» Problem
Report all lines of the data below that hold the word "slightly".

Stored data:
....
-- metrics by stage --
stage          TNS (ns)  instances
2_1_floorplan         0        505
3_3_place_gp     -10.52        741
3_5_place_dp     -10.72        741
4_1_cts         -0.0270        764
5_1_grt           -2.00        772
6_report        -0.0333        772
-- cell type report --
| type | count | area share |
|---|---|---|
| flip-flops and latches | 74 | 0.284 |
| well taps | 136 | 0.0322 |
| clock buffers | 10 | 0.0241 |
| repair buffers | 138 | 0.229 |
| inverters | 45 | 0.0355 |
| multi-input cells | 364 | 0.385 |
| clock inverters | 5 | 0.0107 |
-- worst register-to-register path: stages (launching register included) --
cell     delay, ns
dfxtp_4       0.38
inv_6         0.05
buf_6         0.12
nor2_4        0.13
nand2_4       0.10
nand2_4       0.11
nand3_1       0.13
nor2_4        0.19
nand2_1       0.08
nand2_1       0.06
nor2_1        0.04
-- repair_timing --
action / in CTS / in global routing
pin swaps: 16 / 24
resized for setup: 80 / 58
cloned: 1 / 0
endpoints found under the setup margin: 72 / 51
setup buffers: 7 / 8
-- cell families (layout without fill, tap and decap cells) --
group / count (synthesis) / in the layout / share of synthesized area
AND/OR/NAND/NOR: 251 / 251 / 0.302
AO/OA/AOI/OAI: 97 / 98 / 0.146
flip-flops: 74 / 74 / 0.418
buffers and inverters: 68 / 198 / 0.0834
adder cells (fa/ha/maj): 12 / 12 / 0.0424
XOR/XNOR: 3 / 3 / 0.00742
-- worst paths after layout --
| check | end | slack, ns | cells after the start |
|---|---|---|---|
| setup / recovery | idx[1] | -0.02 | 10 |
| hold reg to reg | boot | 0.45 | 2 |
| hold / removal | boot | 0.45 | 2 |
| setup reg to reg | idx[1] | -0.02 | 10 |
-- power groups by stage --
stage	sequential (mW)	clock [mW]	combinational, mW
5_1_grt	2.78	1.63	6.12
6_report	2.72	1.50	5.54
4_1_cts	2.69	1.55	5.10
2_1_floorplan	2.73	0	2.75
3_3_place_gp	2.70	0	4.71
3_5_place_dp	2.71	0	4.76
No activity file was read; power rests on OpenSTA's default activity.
===== src/rtl/issue_pkg.sv =====
// issue_pkg: opcode constants, opcode classes and issue FSM states shared by the issue controller.
package issue_pkg;
  localparam logic [4:0] OP_ADD  = 5'b00000;
  localparam logic [4:0] OP_SUB  = 5'b00001;
  localparam logic [4:0] OP_ADDI = 5'b01101;
  localparam logic [4:0] OP_LDR  = 5'b10010;
  localparam logic [4:0] OP_STR  = 5'b10011;
  localparam logic [4:0] OP_B    = 5'b10100;
  typedef enum logic [2:0] {CLS_ALU_RR, CLS_ALU_IMM, CLS_LDR, CLS_STR, CLS_BR, CLS_NOP} op_class_t;
  typedef enum logic {RUN, BR_WAIT} state_t;
endpackage


===== src/rtl/opcode_classifier.sv =====
// opcode_classifier: decodes an opcode into its class and register read/write usage.
module opcode_classifier
  import issue_pkg::*;
(
  input  logic [4:0] opcode,
  output op_class_t  cls,
  output logic       uses_rn,
  output logic       uses_rm,
  output logic       reads_rd,
  output logic       writes_rd,
  output logic       is_branch
);
  assign cls = opcode[4:3] == 2'b00 ? CLS_ALU_RR :
               opcode[4:3] == 2'b01 ? CLS_ALU_IMM :
               opcode == OP_LDR     ? CLS_LDR :
               opcode == OP_STR     ? CLS_STR :
               opcode == OP_B       ? CLS_BR : CLS_NOP;
  assign uses_rn   = cls inside {CLS_ALU_RR, CLS_ALU_IMM, CLS_LDR, CLS_STR};
  assign uses_rm   = cls == CLS_ALU_RR;
  assign reads_rd  = cls == CLS_STR;
  assign writes_rd = cls inside {CLS_ALU_RR, CLS_ALU_IMM, CLS_LDR};
  assign is_branch = cls == CLS_BR;
endmodule


===== src/rtl/issue_scoreboard.sv =====
// issue_scoreboard: hazard-checking issue stage with a 16-entry write scoreboard and branch wait.
// Define ISSUE_FWD_EN to track only loads (ALU results forwarded) and ignore unmatched writebacks.
module issue_scoreboard
  import issue_pkg::*;
#(
  parameter int MAX_INFLIGHT = 4,
  parameter int CNT_W = 16
) (
  input  logic             clk,
  input  logic             rst,
  input  logic             dec_valid,
  output logic             dec_ready,
  input  logic [4:0]       dec_opcode,
  input  logic [3:0]       dec_rn,
  input  logic [3:0]       dec_rm,
  input  logic [3:0]       dec_rd,
  output logic             iss_valid,
  output logic [4:0]       iss_opcode,
  output logic [3:0]       iss_rn,
  output logic [3:0]       iss_rm,
  output logic [3:0]       iss_rd,
  input  logic             wb_valid,
  input  logic [3:0]       wb_rd,
  input  logic             ex_br_valid,
  input  logic             ex_br_taken,
  output logic             flush,
  output logic [CNT_W-1:0] stall_cnt,
  output logic             err
);
  localparam logic [3:0] MAX_I = 4'(MAX_INFLIGHT);
  op_class_t  cls;
  state_t     state, state_n;
  logic       uses_rn, uses_rm, reads_rd, writes_rd, is_branch;
  logic [15:0] sb, sb_n, busy_vec, clr_mask, set_mask;
  logic [3:0] inflight;
  logic       tracked, wb_clr, hazard, full, accept, err_hit;
  opcode_classifier u_cls (
    .opcode(dec_opcode), .cls(cls), .uses_rn(uses_rn), .uses_rm(uses_rm),
    .reads_rd(reads_rd), .writes_rd(writes_rd), .is_branch(is_branch)
  );
`ifdef ISSUE_FWD_EN
  assign tracked = cls == CLS_LDR;
  assign err_hit = ex_br_valid && state == RUN;
`else
  assign tracked = cls inside {CLS_ALU_RR, CLS_ALU_IMM, CLS_LDR};
  assign err_hit = (ex_br_valid && state == RUN) || (wb_valid && !sb[wb_rd]);
`endif
  // A same-cycle writeback releases its register before hazards are evaluated.
  assign wb_clr   = wb_valid && sb[wb_rd];
  assign clr_mask = wb_clr ? 16'b1 << wb_rd : 16'b0;
  assign busy_vec = sb & ~clr_mask;
  assign hazard   = (uses_rn && busy_vec[dec_rn]) || (uses_rm && busy_vec[dec_rm]) ||
                    ((reads_rd || writes_rd) && busy_vec[dec_rd]);
  assign full     = tracked && inflight == MAX_I && !wb_clr;
  assign accept   = dec_valid && dec_ready;
  assign set_mask = accept && tracked ? 16'b1 << dec_rd : 16'b0;
  assign sb_n     = (sb & ~clr_mask) | set_mask;
  always_comb begin
    state_n = state == RUN ? (accept && is_branch ? BR_WAIT : RUN) : (ex_br_valid ? RUN : BR_WAIT);
  end
  always_comb begin
    dec_ready = state == RUN && !hazard && !full;
  end
  always_ff @(posedge clk) begin
    if (rst) begin
      state      <= RUN;
      sb         <= '0;
      inflight   <= '0;
      iss_valid  <= 1'b0;
      iss_opcode <= '0;
      iss_rn     <= '0;
      iss_rm     <= '0;
      iss_rd     <= '0;
      flush      <= 1'b0;
      stall_cnt  <= '0;
      err        <= 1'b0;
    end else begin
      state     <= state_n;
      sb        <= sb_n;
      inflight  <= inflight + 4'(|set_mask) - 4'(wb_clr);
      iss_valid <= accept;
      if (accept) begin
        iss_opcode <= dec_opcode;
        iss_rn     <= dec_rn;
        iss_rm     <= dec_rm;
        iss_rd     <= dec_rd;
      end
      flush     <= state == BR_WAIT && ex_br_valid && ex_br_taken;
      stall_cnt <= dec_valid && !dec_ready && !(&stall_cnt) ? stall_cnt + 1'b1 : stall_cnt;
      err       <= err | err_hit;
    end
  end
endmodule


===== config.mk =====
export PLATFORM = sky130hd
export DESIGN_NAME = issue_scoreboard
export DESIGN_NICKNAME = d
export VERILOG_FILES = /design/src/rtl/issue_pkg.sv /design/src/rtl/opcode_classifier.sv /design/src/rtl/issue_scoreboard.sv
export SDC_FILE = /design/constraint.sdc
export NUM_CORES = 1
export LEC_CHECK = 0
export CAP_MARGIN = 30
export CELL_PAD_IN_SITES_DETAIL_PLACEMENT = 2
export CELL_PAD_IN_SITES_GLOBAL_PLACEMENT = 2
export CORE_MARGIN = 3
export CORE_UTILIZATION = 34
export CTS_CLUSTER_DIAMETER = 150
export DETAILED_ROUTE_END_ITERATION = 10
export PLACE_DENSITY = 0.86
export SLEW_MARGIN = 5
export SYNTH_ARGS = -nofsm -noshare
export SYNTH_HDL_FRONTEND = slang
export SYNTH_SLANG_ARGS = --single-unit

===== constraint.sdc =====
create_clock -name clk -period 10.4 [get_ports clk]
set_input_delay 2.08 -clock clk [delete_from_list [all_inputs] [get_ports clk]]
set_output_delay 2.08 -clock clk [all_outputs]
set_load 0.05 [all_outputs]

==> results.txt, run 1 <==
----------------------------------------------------
[Outcome]
  Outcome ... finished, final reports clean

[Logic synthesis]
  Mux contribution to synthesized area ... between 10% and 20%
  Post-synthesis area per instance ... roughly 8.6 µm²
  Netlist cell types ... 72
  Largest family of logic cells by synthesized area ... simple AND/OR/NAND/NOR gates
  Number of synthesized flops with an enable pin ... 0
  Post-Syn Instances ... 410
  Synth area leader ... sky130_fd_sc_hd__dfxtp_1
  Ys async rst share ... 0%
  Share of Yosys cell area claimed by the top area cell type ... approximately a third
  Post-synthesis xor/xnor area fraction ... under 10%
  Post-synth top flop ... sky130_fd_sc_hd__dfxtp_1
  Warnings, synthesis ... 0
  Compound-Gate Fraction of Synth Area ... 21.2%
  Simple logic cell fraction of the synthesized area ... around a quarter
  Post-Synth Adder-Cell Area ... roughly 2.7%
  Netlist area before placement ... roughly 3500 µm²
  Number of synthesized register bits ... 57
  Largest cells by area after synthesis ... sky130_fd_sc_hd__dfxtp_1 32%, sky130_fd_sc_hd__mux2i_1 7.4%, sky130_fd_sc_hd__nor2_1 4.8%
  Sequential-to-total area share from yosys stat ... 32.4%
  Mapped Nets ... approximately 440

[Worst hold path]
  Min-delay worst type ... flop to flop

[STA]
  Relative max-transition margin ... between 30% and 40%
  Ratio of final minimum period to clock period ... between 70% and 80%
  Period minus WS final ... about 8000 ps
  Final setup vio count ... 0
  Max-slew violation count ... 0
  Number of failing hold endpoints at the final stage ... 0
  Final clock skew ... around 11 ps
  Worst path setup slack after routing ... between 2000 and 2500 ps
  Pin slew with the least headroom to its limit ... ~1000 ps
  Unrepaired setup endpoints after global routing ... no
  Timing-limited maximum frequency ... around 120 MHz
  Sum of negative setup slack ... 0 ps

[Route]
  Ratio of routed vias to standard cells ... 5.88
  Total detailed-routing wirelength ... 13.6 mm
  Remaining antenna violation count ... 0
  Total vias in the final route ... around 3500
  Initial DRC Count ... 273
  Routed wirelength normalized by instance count ... 22.7 µm
  Count of unresolved DRC violations after routing ... 0
  Total iterations of the first detailed-routing run ... 4

[Clocking]
  Count of hold-fix buffers inserted at cts ... 0
  Cell at the root of the clock tree ... sky130_fd_sc_hd__clkbuf_8
  Resized Gates After CTS ... 0
  Largest buffer count on any clock path ... 2
  # clock sinks ... 57
  # Post-CTS Setup Buffers ... 0
  Worst skew pair latency ... around 350 ps
  Number of buffers created by CTS ... 9
  CTS tree ... built
  Clock H-tree levels ... 3
  Clock transition at the registers of the reported paths ... ~70 ps

[Global routing]
  Total GRT Usage ... approximately 24%
  Antenna violations before repair ... 0
  Total congestion overflow ... 0
  Number of global-route vias before repair ... around 3800
  Pin count of the biggest net entering global routing ... between 60 and 70
  Global-route wire length before repair ... roughly 22 mm

[Critical path]
  Classification of the worst setup path ... primary input to output port
  Worst-path maximum fanout ... 15
  Type of element capturing the critical path ... output port
  Worst endpoint required time ... around 8300 ps
  Startpoint types ... primary input
  Arr. time, crit path ... between 6000 and 7000 ps

[Pwr]
  PD cells ... between 100 and 150 nW/µm²
  Share of power burned in the clock network ... a little over a third
  Leakage power ... 1.68 nW
  Maximum resistive drop on vdd ... between 0.08 and 0.09 mV
  Internal cell power ... around 0.42 mW
  Relative contribution of sequential cells to total power ... between 30 and 40%
  Comb pwr share ... between 20% and 30%
  Switching Power ... between 0.2 and 0.25 mW
  Fraction of power spent switching nets ... between 30% and 40%

[Floorplanning]
  Top-level I/O count ... 64
  Total core area ... roughly 9900 µm²
  Site row count ... 36
  Die outline width ... 108 µm
  Starting Density ... ~36%
  Chip height ... roughly 110 µm
  Total die area ... 11600 µm²

[Placement]
  Sum of net half-perimeters after detailed placement ... between 9 and 10 mm
  Routability cong. ... slightly above 0.9
  Buffers added on ports ... between 60 and 70
  Placement Setup Slack ... about 2300 ps

[Layout]
  Fraction of layout cells with a size suffix above 1 ... 9.64%
  Final design utilization ... between 40 and 50%
  Diodes inserted ... 0
  Net total in the final layout ... slightly below 500
  Layout overhead on the synthesized area ... 25.7%

[Job]
  Max-Cap Viols ... 0

----------------------------------------------------
## layer usage
metal | wire length (µm) | up-vias | share of wire, % | GRT usage (%)
met5 | 0 | - | 0 | 0
met4 | 255 | 0 | 1.9 | 7.66
met3 | 818 | 21 | 6.0 | 4.68
met2 | 6770 | 115 | 50 | 41.1
met1 | 5770 | 1771 | 42 | 30.9
li1 | - | 1619 | - | -
## path summary, 6_finish.rpt
check,startpoint,endpoint,slack [ps],depth (start not counted)
setup reg to reg,sb[13]$_SDFF_PP0_,inflight[2]$_SDFF_PP0_,6200,16
setup / recovery,wb_rd[1],dec_ready,2180,10
hold reg to reg,iss_opcode[0]$_SDFFE_PP0N_,iss_opcode[0]$_SDFFE_PP0N_,500,2
hold / removal,iss_opcode[0]$_SDFFE_PP0N_,iss_opcode[0]$_SDFFE_PP0N_,500,2
## synth_stat cells (all sizes together), types with 6 or more instances
| library cell | count |
|---|---|
| mux2i | 26 |
| clkbuf | 11 |
| nand2b | 6 |
| nor2b | 15 |
| and3 | 10 |
| inv | 21 |
| dfxtp | 57 |
| ha | 6 |
| nor2 | 45 |
| nand2 | 19 |
| nand4 | 6 |
| a21oi | 15 |
| nand3 | 23 |
| a21o | 8 |
| mux2 | 14 |
| o22ai | 17 |
| buf | 14 |
| o31ai | 7 |
| o21ai | 15 |
## cells by family after synthesis
kind of cell | count (synthesis)
AND/OR/NAND/NOR | 153
AO/OA/AOI/OAI | 100
flip-flops | 57
buffers and inverters | 46
multiplexers | 42
adder cells (fa/ha/maj) | 7
XOR/XNOR | 5
## power by group through the flow
stage | logic (mW) | registers [mW] | clock network, mW
3_5_place_dp | 0.158 | 0.245 | 0
2_1_floorplan | 0.0812 | 0.269 | 0
4_1_cts | 0.164 | 0.242 | 0.227
3_3_place_gp | 0.151 | 0.245 | 0
6_report | 0.163 | 0.241 | 0.223
5_1_grt | 0.177 | 0.244 | 0.238
## placed cells by master (no fill, tap or decap), drive strengths merged, types with 3 or more instances in the layout
cell / instances
mux2i: 26
a31oi: 4
nor4: 4
o2111ai: 3
nand3b: 3
clkbuf: 12
ha: 6
inv: 21
nor2b: 15
a21oi: 15
clkdlybuf4s50: 62
o31ai: 7
o21ai: 15
a21o: 8
dfxtp: 57
o21a: 3
nand3: 23
mux2: 14
nor2: 45
xor2: 4
nor3: 4
a211oi: 3
o22ai: 17
and3: 10
o211ai: 3
nand2: 19
or2: 3
nand2b: 6
nand4: 6
nand4bb: 3
buf: 4
## stage by stage
stage / power, mW / hold WS, ps / instance area (µm²) / instances
6_report: 0.628 / 501 / 4420 / 600
5_1_grt: 0.659 / 538 / 4420 / 600
4_1_cts: 0.634 / 508 / 4420 / 600
3_5_place_dp: 0.403 / 488 / 4220 / 584
3_3_place_gp: 0.396 / 478 / 4210 / 583
2_1_floorplan: 0.350 / 479 / 3520 / 410
## layout make-up
| class | count | area (µm²) |
|---|---|---|
| clock buffer | 12 | 155 |
| multi-input combinational | 307 | 2180 |
| tap | 133 | 166 |
| clock inverter | 4 | 51.3 |
| inverter | 21 | 78.8 |
| fill | 1095 | 5490 |
| sequential | 57 | 1140 |
| timing repair buffer | 66 | 652 |
## worst max-delay path, cell delays in order
cell and delay, ps:
sky130_fd_sc_hd__clkdlybuf4s50_1 900, sky130_fd_sc_hd__mux2_1 270, sky130_fd_sc_hd__o21ai_0 120, sky130_fd_sc_hd__o31ai_1 760
sky130_fd_sc_hd__o22a_1 270, sky130_fd_sc_hd__o211ai_1 100, sky130_fd_sc_hd__o41ai_2 490, sky130_fd_sc_hd__nand3_1 190
sky130_fd_sc_hd__inv_1 120, sky130_fd_sc_hd__clkdlybuf4s50_1 830
## registers in the layout, indices dropped and copies added (netlist names), 4 cells and up
name and count:
inflight 4, iss_opcode 5, stall_cnt 16, iss_rn 4, sb 16, iss_rm 4, iss_rd 4
Note: power is estimated with default switching activity, not from simulation.
==> inputs of run 2 (changes only) <==
--- a/config.mk
+++ b/config.mk
@@ -9,10 +9,10 @@
 export CELL_PAD_IN_SITES_DETAIL_PLACEMENT = 2
 export CELL_PAD_IN_SITES_GLOBAL_PLACEMENT = 2
 export CORE_MARGIN = 3
-export CORE_UTILIZATION = 34
+export CORE_UTILIZATION = 28
 export CTS_CLUSTER_DIAMETER = 150
 export DETAILED_ROUTE_END_ITERATION = 10
-export PLACE_DENSITY = 0.86
+export PLACE_DENSITY = 0.75
 export SLEW_MARGIN = 5
 export SYNTH_ARGS = -nofsm -noshare
 export SYNTH_HDL_FRONTEND = slang
==> constraint.sdc (replaced) <==
create_clock -name clk -period 7.4 [get_ports clk]
set_input_delay 1.48 -clock clk [delete_from_list [all_inputs] [get_ports clk]]
set_output_delay 1.48 -clock clk [all_outputs]
set_load 0.05 [all_outputs]
==> results.txt, run 2 (same netlist as run 1, synthesis figures left out) <==
----------------------------------------------------
[Floorplanning]
  Site row count ... 40
  Total core area ... 12200 µm²
  Total die area ... around 14000 µm²
  Top-level I/O count ... 64
  Die outline width ... roughly 120 µm
  Starting Density ... 29.0%
  Chip height ... 118 µm

[Pwr]
  Fraction of power spent switching nets ... 30.7%
  Maximum resistive drop on vdd ... around 0.097 mV
  Internal cell power ... between 0.6 and 0.7 mW
  Leakage power ... between 1.5 and 2 nW
  Comb pwr share ... between 20% and 30%
  Share of power burned in the clock network ... a little over two fifths
  Relative contribution of sequential cells to total power ... around a third
  Switching Power ... 0.300 mW
  PD cells ... between 200 and 250 nW/µm²

[Global routing]
  Number of global-route vias before repair ... around 3800
  Antenna violations before repair ... 0
  Total GRT Usage ... between 10% and 20%
  Pin count of the biggest net entering global routing ... 69
  Global-route wire length before repair ... 21.2 mm
  Total congestion overflow ... 0

[STA]
  Max-slew violation count ... 0
  Number of failing hold endpoints at the final stage ... 0
  Final clock skew ... around 6.1 ps
  Pin slew with the least headroom to its limit ... about 940 ps
  Timing-limited maximum frequency ... around 160 MHz
  Final setup vio count ... 0
  Unrepaired setup endpoints after global routing ... no
  Sum of negative setup slack ... 0 ps
  Relative max-transition margin ... ~37%
  Period minus WS final ... approximately 6400 ps
  Ratio of final minimum period to clock period ... 87.0%

[Critical path]
  R2r endpoint ... inflight[2]$_SDFF_PP0_
  Cell count of the worst reg-to-reg path ... 16
  Worst-path maximum fanout ... 15
  Arr. time, crit path ... between 4000 and 5000 ps
  CP Launch Point ... wb_rd[1]
  Worst endpoint required time ... roughly 5900 ps
  Source of the worst register-to-register timing path ... sb[13]$_SDFF_PP0_
  Type of element capturing the critical path ... output port
  Classification of the worst setup path ... primary input to output port
  Worst R2R Setup Slack ... between 3000 and 4000 ps
  Critical Path End ... dec_ready
  Startpoint types ... primary input

[Route]
  Remaining antenna violation count ... 0
  Routed wirelength normalized by instance count ... 20.7 µm
  Count of unresolved DRC violations after routing ... 0
  Ratio of routed vias to standard cells ... 5.48
  Total iterations of the first detailed-routing run ... 4
  Total vias in the final route ... 3488
  Total detailed-routing wirelength ... approximately 13 mm
  Initial DRC Count ... between 150 and 200

[Layout]
  Fraction of layout cells with a size suffix above 1 ... approximately a tenth
  Diodes inserted ... 0
  Net total in the final layout ... about 500
  Most common cell after layout, fill and taps aside ... sky130_fd_sc_hd__clkdlybuf4s50_1
  Layout overhead on the synthesized area ... 29.3%
  Final design utilization ... 37.4%
  Commonest cells after routing, fill and taps aside ... 61 x sky130_fd_sc_hd__clkdlybuf4s50_1, 57 x sky130_fd_sc_hd__dfxtp_1, 45 x sky130_fd_sc_hd__nor2_1
  Largest registers ... sb (16), stall_cnt (16), iss_opcode (5)

[Worst hold path]
  Min-delay worst type ... flop to flop
  Worst Min Path Start ... iss_rd[3]$_SDFFE_PP0N_

[Clocking]
  Clock H-tree levels ... 3
  Number of buffers created by CTS ... 9
  CTS tree ... built
  # Post-CTS Setup Buffers ... 0
  Resized Gates After CTS ... 0
  Largest buffer count on any clock path ... 2
  Worst skew pair latency ... 330 ps
  Cell at the root of the clock tree ... sky130_fd_sc_hd__clkbuf_16
  Count of hold-fix buffers inserted at cts ... 0
  # clock sinks ... 57
  Clock transition at the registers of the reported paths ... 50 ps

[Placement]
  Sum of net half-perimeters after detailed placement ... roughly 9.6 mm
  Buffers added on ports ... 63
  Routability cong. ... ~0.95

[Job]
  Max-Cap Viols ... 0

[Outcome]
  Outcome ... finished, final reports clean

----------------------------------------------------
run 2: cell count changes in the layout (fill, tap and decap cells not counted):
cell	change
sky130_fd_sc_hd__buf_4	+3
sky130_fd_sc_hd__buf_6	-1
sky130_fd_sc_hd__clkbuf_1	+2
sky130_fd_sc_hd__clkbuf_16	+9
sky130_fd_sc_hd__clkbuf_8	-10
sky130_fd_sc_hd__clkdlybuf4s50_1	-1
sky130_fd_sc_hd__clkinv_2	+1
sky130_fd_sc_hd__clkinv_4	-1
sky130_fd_sc_hd__clkinvlp_4	-1
run 2: how the worst min path moves through the flow:
stage / end / slack, ps / depth (start not counted)
after floorplan: sb[8]$_SDFF_PP0_ / 480 / 2
after global placement: iss_opcode[3]$_SDFFE_PP0N_ / 480 / 2
after detailed placement: iss_rd[3]$_SDFFE_PP0N_ / 490 / 2
after CTS: iss_rd[3]$_SDFFE_PP0N_ / 510 / 2
after global routing: iss_rn[0]$_SDFFE_PP0N_ / 540 / 2
final: iss_rd[3]$_SDFFE_PP0N_ / 500 / 2
run 2: power by group through the flow:
stage / clock network [mW] / registers, mW / logic [mW]
finish: 0.416 / 0.339 / 0.224
global route: 0.442 / 0.341 / 0.244
CTS: 0.426 / 0.339 / 0.227
detailed placement: 0 / 0.345 / 0.224
global placement: 0 / 0.344 / 0.216
floorplan: 0 / 0.378 / 0.114
run 2: layout make-up:
| type | instances | area, µm² |
|---|---|---|
| Tap cell | 168 | 210 |
| Clock inverter | 3 | 40.0 |
| Fill cell | 1362 | 7610 |
| Inverter | 21 | 78.8 |
| Sequential cell | 57 | 1140 |
| Timing Repair Buffer | 67 | 653 |
| Clock buffer | 13 | 250 |
| Multi-Input combinational cell | 307 | 2180 |
run 2: critical path, cell delays in order:
cell                              delay, ps
sky130_fd_sc_hd__clkdlybuf4s50_1        900
sky130_fd_sc_hd__mux2i_1                210
sky130_fd_sc_hd__a221oi_1               540
sky130_fd_sc_hd__a21oi_1                370
sky130_fd_sc_hd__o2111ai_1              280
sky130_fd_sc_hd__a21oi_1                120
sky130_fd_sc_hd__o41ai_2                500
sky130_fd_sc_hd__nand3_1                210
sky130_fd_sc_hd__inv_1                  130
sky130_fd_sc_hd__buf_4                  210
run 2: per-layer routing:
metal | vias up | routed length [µm] | track usage [%]
li1 | 1621 | - | -
met1 | 1736 | 6100 | 25.8
met4 | 0 | 443 | 8.86
met3 | 34 | 705 | 3.35
met2 | 97 | 5900 | 29.3
met5 | - | 0 | 0
run 2: metrics by stage:
| stage | setup WS (ps) | power, mW | instance area [µm²] | instances | hold WS, ps |
|---|---|---|---|---|---|
| 2_1_floorplan | 2140 | 0.492 | 3520 | 410 | 479 |
| 3_3_place_gp | 998 | 0.559 | 4260 | 620 | 481 |
| 3_5_place_dp | 966 | 0.569 | 4260 | 620 | 490 |
| 4_1_cts | 970 | 0.991 | 4550 | 636 | 508 |
| 5_1_grt | 727 | 1.03 | 4550 | 636 | 536 |
| 6_report | 959 | 0.978 | 4550 | 636 | 500 |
....
» Written solution
  Routability cong. ... slightly above 0.9
  Net total in the final layout ... slightly below 500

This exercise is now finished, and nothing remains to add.